- What needs to be done
Filter the material below so that only lines containing "taken" remain.
__________
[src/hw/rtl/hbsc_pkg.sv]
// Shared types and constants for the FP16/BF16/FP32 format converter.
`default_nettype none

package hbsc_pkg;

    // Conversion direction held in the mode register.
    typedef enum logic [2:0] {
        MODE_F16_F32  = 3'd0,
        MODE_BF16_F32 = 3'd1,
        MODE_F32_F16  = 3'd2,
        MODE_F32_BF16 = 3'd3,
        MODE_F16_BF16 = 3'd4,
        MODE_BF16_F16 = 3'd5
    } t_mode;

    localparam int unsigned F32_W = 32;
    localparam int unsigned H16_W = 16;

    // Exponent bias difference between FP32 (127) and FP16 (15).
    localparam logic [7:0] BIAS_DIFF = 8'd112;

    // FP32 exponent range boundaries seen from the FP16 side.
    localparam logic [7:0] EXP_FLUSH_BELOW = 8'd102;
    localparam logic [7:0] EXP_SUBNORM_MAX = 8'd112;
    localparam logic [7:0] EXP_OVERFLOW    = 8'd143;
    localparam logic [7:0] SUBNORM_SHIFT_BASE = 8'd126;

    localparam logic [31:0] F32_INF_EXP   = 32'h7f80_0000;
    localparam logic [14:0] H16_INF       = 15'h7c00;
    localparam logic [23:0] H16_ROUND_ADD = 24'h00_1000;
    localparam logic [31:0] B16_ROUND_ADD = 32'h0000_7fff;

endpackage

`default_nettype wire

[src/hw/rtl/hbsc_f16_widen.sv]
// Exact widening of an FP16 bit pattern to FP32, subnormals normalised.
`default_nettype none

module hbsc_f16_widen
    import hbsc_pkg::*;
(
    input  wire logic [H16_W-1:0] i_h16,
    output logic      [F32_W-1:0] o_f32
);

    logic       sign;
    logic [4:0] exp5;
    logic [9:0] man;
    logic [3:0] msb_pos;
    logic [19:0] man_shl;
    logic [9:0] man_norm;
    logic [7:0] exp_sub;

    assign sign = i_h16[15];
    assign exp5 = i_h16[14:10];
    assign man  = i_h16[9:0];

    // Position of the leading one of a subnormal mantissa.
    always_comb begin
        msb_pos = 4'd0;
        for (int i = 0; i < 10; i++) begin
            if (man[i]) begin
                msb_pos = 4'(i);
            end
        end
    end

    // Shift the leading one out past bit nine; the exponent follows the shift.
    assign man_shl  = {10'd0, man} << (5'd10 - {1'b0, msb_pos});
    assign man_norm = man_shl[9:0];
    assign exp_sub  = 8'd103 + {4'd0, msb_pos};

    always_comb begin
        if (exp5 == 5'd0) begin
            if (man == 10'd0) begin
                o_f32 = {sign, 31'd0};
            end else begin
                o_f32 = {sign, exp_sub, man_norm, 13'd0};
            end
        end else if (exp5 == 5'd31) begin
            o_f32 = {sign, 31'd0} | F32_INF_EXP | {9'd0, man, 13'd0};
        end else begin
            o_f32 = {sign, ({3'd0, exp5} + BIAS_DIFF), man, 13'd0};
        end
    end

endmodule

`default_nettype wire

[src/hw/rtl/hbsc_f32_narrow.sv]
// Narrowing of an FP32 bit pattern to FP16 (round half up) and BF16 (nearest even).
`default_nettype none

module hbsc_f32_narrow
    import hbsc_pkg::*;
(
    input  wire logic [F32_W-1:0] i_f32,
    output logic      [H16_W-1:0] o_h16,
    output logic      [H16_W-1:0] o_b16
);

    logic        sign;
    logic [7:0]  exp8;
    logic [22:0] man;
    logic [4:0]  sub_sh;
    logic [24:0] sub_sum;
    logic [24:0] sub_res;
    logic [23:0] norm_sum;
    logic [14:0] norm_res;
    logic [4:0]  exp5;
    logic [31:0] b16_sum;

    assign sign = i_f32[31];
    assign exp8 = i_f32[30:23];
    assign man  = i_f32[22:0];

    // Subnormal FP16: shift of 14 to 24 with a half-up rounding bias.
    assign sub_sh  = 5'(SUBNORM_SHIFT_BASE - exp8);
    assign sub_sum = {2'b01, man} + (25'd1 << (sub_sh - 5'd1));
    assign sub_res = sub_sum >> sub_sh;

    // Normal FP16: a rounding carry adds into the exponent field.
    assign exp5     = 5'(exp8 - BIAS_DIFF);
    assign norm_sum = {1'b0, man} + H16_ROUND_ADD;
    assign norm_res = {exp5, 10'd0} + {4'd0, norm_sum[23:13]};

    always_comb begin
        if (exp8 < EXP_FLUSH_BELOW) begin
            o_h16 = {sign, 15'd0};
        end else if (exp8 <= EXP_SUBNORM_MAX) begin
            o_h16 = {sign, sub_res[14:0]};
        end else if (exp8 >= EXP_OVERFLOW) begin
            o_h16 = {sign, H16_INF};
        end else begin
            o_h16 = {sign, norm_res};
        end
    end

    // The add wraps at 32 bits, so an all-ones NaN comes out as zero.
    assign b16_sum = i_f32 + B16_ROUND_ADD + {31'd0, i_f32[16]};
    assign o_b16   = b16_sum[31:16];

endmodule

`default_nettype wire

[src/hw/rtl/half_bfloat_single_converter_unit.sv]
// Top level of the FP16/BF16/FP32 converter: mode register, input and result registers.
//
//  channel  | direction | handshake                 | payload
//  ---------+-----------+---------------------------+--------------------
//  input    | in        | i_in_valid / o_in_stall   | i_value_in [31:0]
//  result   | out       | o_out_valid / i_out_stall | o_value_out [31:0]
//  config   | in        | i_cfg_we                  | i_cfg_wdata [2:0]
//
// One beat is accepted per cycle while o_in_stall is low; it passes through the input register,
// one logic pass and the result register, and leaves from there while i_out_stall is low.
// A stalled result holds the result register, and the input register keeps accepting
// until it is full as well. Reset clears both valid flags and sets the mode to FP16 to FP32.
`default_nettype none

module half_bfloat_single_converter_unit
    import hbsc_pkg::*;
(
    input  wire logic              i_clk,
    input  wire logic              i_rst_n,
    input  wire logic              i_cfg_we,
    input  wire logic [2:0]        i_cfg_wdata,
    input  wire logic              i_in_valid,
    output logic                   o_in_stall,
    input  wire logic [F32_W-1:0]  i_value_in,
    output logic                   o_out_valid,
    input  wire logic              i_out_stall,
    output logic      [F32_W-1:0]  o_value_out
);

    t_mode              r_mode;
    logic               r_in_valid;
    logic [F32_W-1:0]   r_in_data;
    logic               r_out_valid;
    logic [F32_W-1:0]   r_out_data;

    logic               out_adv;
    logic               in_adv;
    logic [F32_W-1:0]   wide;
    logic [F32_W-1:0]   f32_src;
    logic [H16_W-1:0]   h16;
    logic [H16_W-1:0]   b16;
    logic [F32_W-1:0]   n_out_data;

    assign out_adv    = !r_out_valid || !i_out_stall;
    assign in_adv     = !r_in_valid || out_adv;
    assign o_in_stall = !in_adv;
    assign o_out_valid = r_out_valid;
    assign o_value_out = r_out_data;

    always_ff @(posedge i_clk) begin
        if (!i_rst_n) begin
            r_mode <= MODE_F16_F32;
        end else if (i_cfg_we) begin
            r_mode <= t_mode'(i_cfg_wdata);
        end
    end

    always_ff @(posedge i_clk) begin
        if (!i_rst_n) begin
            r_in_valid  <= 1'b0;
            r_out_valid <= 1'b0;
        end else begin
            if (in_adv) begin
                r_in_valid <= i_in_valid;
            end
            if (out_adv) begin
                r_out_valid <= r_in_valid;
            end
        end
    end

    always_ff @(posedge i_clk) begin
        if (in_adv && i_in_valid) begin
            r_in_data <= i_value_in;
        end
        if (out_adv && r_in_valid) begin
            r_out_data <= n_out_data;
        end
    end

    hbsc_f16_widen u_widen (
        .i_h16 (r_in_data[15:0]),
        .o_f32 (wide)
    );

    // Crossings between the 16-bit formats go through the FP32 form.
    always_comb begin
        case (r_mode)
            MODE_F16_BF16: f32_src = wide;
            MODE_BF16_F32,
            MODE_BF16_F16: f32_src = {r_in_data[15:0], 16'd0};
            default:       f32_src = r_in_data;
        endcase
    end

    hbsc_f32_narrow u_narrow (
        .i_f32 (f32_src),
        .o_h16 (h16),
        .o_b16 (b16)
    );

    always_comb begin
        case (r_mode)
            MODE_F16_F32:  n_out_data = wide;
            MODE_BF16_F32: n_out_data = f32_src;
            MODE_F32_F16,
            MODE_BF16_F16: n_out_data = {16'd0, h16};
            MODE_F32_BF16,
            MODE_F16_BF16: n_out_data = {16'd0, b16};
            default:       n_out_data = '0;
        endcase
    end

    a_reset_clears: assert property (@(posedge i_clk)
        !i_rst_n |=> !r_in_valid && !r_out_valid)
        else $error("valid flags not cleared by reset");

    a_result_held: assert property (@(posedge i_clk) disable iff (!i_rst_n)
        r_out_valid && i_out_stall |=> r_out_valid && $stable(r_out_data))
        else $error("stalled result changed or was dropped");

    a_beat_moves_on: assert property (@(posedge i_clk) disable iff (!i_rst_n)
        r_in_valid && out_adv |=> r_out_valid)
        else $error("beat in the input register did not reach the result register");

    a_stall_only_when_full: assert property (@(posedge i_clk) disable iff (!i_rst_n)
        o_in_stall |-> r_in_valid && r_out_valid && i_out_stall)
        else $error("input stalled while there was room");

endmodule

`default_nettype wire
__________
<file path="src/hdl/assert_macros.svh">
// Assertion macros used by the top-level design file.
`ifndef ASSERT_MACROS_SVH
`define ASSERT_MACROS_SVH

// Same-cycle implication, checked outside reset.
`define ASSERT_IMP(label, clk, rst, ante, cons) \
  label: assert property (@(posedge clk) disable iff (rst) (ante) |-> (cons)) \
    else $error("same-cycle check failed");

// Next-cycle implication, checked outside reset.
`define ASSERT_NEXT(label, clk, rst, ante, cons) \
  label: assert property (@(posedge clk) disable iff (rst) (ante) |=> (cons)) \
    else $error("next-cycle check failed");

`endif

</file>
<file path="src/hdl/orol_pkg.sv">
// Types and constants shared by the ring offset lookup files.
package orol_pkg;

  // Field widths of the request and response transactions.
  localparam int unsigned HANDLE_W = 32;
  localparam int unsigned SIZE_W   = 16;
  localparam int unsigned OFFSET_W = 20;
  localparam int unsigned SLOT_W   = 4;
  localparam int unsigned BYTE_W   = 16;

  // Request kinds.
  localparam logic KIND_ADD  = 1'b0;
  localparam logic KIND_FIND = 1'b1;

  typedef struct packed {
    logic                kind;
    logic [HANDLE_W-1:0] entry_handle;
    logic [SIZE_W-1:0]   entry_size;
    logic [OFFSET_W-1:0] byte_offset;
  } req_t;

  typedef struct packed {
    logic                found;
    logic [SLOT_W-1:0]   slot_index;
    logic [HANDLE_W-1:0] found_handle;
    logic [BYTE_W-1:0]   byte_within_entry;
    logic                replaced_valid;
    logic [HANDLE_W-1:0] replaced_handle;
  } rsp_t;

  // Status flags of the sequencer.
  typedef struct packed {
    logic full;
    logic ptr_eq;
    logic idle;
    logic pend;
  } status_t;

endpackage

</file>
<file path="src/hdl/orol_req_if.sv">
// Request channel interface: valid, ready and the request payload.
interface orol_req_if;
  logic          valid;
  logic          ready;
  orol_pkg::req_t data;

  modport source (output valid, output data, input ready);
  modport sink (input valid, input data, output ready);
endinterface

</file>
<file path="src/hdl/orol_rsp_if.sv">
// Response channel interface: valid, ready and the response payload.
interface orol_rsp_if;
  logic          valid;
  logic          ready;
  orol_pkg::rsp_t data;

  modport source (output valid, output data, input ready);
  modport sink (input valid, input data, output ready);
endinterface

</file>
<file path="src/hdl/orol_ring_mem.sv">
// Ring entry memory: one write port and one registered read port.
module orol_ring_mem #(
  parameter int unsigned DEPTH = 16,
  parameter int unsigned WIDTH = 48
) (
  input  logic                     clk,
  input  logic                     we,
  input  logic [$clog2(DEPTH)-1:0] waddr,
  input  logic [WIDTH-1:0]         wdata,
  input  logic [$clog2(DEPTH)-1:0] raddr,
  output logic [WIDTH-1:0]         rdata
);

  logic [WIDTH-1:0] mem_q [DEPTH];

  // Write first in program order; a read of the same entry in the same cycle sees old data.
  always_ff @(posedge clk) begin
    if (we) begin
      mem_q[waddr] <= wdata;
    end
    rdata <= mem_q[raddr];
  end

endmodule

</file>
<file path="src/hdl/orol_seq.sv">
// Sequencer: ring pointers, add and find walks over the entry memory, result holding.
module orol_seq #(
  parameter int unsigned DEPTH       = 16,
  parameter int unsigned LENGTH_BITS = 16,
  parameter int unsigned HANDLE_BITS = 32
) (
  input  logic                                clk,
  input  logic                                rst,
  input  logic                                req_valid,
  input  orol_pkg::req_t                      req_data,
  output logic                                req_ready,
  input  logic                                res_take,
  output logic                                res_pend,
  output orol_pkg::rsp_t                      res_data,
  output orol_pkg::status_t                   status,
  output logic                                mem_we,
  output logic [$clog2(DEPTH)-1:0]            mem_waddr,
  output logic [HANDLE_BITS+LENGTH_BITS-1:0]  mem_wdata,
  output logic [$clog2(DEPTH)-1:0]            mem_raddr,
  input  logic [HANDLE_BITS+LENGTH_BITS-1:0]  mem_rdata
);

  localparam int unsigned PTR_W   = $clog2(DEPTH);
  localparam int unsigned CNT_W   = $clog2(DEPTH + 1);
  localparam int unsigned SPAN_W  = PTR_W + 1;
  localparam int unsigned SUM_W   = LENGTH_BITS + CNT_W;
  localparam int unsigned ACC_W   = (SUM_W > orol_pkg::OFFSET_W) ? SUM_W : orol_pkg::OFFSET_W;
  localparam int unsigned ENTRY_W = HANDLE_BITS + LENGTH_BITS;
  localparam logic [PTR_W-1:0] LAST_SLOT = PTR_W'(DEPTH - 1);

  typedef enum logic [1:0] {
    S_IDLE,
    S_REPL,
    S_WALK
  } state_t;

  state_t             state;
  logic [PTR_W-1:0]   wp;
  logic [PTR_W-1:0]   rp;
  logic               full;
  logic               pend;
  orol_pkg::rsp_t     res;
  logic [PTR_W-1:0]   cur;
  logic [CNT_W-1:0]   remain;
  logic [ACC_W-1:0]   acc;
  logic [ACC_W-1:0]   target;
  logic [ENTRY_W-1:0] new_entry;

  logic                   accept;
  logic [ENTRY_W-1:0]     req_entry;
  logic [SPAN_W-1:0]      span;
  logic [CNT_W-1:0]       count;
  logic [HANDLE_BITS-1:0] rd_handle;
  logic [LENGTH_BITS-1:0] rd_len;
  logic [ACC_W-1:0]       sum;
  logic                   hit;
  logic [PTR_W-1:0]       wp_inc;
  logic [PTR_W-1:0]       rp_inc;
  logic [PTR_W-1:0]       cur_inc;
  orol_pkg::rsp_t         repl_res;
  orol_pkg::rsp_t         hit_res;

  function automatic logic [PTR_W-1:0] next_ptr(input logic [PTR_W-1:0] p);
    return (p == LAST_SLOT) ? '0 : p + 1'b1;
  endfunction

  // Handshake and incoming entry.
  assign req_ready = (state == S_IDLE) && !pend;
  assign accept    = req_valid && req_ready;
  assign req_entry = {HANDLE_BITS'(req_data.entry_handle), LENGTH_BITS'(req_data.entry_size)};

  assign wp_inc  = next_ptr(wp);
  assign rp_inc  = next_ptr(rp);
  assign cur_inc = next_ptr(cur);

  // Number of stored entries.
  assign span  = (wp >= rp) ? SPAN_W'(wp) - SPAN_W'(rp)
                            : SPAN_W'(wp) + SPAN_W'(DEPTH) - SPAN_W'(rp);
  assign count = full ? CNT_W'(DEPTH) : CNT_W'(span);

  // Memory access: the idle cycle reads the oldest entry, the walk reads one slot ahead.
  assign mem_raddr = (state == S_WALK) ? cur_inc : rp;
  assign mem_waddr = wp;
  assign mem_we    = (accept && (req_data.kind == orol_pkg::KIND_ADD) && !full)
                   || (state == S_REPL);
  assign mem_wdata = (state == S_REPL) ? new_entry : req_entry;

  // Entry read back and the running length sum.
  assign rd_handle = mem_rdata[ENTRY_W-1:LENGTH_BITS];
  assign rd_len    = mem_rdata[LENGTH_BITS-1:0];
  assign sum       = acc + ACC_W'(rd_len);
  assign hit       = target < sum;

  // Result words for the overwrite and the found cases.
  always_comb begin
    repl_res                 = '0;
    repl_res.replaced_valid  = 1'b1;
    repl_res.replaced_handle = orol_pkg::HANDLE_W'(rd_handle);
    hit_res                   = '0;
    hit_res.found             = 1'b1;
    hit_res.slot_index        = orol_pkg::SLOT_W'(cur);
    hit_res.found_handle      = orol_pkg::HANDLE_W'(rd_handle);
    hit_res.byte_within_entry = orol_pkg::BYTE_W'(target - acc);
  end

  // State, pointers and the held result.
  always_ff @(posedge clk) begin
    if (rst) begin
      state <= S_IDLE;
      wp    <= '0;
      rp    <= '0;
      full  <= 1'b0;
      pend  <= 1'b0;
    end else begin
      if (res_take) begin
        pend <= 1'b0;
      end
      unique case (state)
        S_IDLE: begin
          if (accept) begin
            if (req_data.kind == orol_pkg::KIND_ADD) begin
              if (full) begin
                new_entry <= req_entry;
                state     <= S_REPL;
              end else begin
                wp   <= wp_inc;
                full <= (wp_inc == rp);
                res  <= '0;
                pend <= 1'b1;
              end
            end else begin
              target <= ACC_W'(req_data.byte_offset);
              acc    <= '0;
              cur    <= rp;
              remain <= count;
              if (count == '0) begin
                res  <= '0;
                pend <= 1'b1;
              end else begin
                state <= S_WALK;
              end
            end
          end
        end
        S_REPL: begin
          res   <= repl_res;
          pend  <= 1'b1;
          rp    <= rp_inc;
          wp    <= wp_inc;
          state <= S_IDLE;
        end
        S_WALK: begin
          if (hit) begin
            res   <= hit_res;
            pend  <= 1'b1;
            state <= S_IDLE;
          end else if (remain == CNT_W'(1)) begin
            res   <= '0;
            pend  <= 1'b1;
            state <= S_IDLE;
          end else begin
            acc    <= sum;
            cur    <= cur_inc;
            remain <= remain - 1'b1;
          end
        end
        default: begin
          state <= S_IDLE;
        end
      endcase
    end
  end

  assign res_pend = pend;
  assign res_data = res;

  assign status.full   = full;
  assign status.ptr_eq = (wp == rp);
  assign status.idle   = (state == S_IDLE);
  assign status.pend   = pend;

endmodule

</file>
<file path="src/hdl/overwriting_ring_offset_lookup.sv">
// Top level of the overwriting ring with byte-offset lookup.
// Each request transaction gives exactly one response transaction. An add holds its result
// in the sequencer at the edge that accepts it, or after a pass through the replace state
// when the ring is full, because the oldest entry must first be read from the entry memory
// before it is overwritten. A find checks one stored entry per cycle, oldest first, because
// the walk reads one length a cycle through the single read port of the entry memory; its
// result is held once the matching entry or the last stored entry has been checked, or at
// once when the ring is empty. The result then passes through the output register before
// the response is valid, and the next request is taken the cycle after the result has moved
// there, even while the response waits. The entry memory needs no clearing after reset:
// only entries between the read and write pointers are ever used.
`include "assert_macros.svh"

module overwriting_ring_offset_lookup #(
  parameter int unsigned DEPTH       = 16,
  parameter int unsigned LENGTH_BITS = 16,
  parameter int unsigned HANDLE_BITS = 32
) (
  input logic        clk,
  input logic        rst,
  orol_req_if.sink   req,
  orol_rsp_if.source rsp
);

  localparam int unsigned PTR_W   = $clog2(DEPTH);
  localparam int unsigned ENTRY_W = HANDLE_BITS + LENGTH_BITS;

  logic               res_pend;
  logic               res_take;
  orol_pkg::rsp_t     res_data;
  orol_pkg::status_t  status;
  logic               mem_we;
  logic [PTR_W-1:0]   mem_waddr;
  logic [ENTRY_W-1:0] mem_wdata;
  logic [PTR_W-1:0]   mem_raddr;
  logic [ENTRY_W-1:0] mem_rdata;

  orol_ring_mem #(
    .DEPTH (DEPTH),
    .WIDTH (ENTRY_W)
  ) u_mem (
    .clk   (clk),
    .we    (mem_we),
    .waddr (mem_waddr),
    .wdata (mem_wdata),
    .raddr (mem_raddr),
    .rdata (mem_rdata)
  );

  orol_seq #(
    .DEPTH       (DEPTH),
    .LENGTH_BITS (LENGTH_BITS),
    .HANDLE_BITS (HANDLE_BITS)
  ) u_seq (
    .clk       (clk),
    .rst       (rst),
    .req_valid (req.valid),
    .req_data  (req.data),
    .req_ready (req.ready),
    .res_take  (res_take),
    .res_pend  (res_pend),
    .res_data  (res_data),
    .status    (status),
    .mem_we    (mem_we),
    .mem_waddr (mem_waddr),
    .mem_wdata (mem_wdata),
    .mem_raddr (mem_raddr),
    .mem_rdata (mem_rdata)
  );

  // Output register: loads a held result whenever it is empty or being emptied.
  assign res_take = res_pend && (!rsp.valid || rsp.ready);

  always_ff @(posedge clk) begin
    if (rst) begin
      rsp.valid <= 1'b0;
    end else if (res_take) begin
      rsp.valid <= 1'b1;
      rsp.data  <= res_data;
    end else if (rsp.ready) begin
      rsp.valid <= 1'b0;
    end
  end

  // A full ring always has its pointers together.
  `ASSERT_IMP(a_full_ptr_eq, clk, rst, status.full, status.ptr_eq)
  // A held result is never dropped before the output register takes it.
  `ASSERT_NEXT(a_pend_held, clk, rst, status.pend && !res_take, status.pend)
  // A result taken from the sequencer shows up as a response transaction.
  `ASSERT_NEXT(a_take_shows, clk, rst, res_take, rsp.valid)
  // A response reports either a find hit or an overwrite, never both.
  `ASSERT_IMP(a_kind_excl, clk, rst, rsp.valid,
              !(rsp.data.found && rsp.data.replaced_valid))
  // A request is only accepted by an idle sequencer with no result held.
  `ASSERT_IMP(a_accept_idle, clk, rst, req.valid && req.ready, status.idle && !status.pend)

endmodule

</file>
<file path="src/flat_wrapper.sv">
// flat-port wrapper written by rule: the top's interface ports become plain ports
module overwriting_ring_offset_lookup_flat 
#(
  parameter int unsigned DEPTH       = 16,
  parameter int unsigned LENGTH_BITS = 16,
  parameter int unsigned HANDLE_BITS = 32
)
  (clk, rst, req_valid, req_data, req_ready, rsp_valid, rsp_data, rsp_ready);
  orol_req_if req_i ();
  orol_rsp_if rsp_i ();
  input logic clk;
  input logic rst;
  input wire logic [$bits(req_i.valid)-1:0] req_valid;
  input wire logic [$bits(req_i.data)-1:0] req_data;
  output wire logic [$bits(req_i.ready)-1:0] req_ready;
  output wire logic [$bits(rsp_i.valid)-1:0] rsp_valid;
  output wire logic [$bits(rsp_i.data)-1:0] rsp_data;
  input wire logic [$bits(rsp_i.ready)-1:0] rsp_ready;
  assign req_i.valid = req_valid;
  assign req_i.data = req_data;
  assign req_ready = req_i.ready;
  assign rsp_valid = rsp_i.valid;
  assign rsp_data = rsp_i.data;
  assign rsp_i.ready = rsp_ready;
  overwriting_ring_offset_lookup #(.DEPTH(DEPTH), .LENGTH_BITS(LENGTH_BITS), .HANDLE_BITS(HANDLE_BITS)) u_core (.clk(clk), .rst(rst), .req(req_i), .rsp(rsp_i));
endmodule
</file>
__________
- Answer space
// the response is valid, and the next request is taken the cycle after the result has moved
  // A result taken from the sequencer shows up as a response transaction.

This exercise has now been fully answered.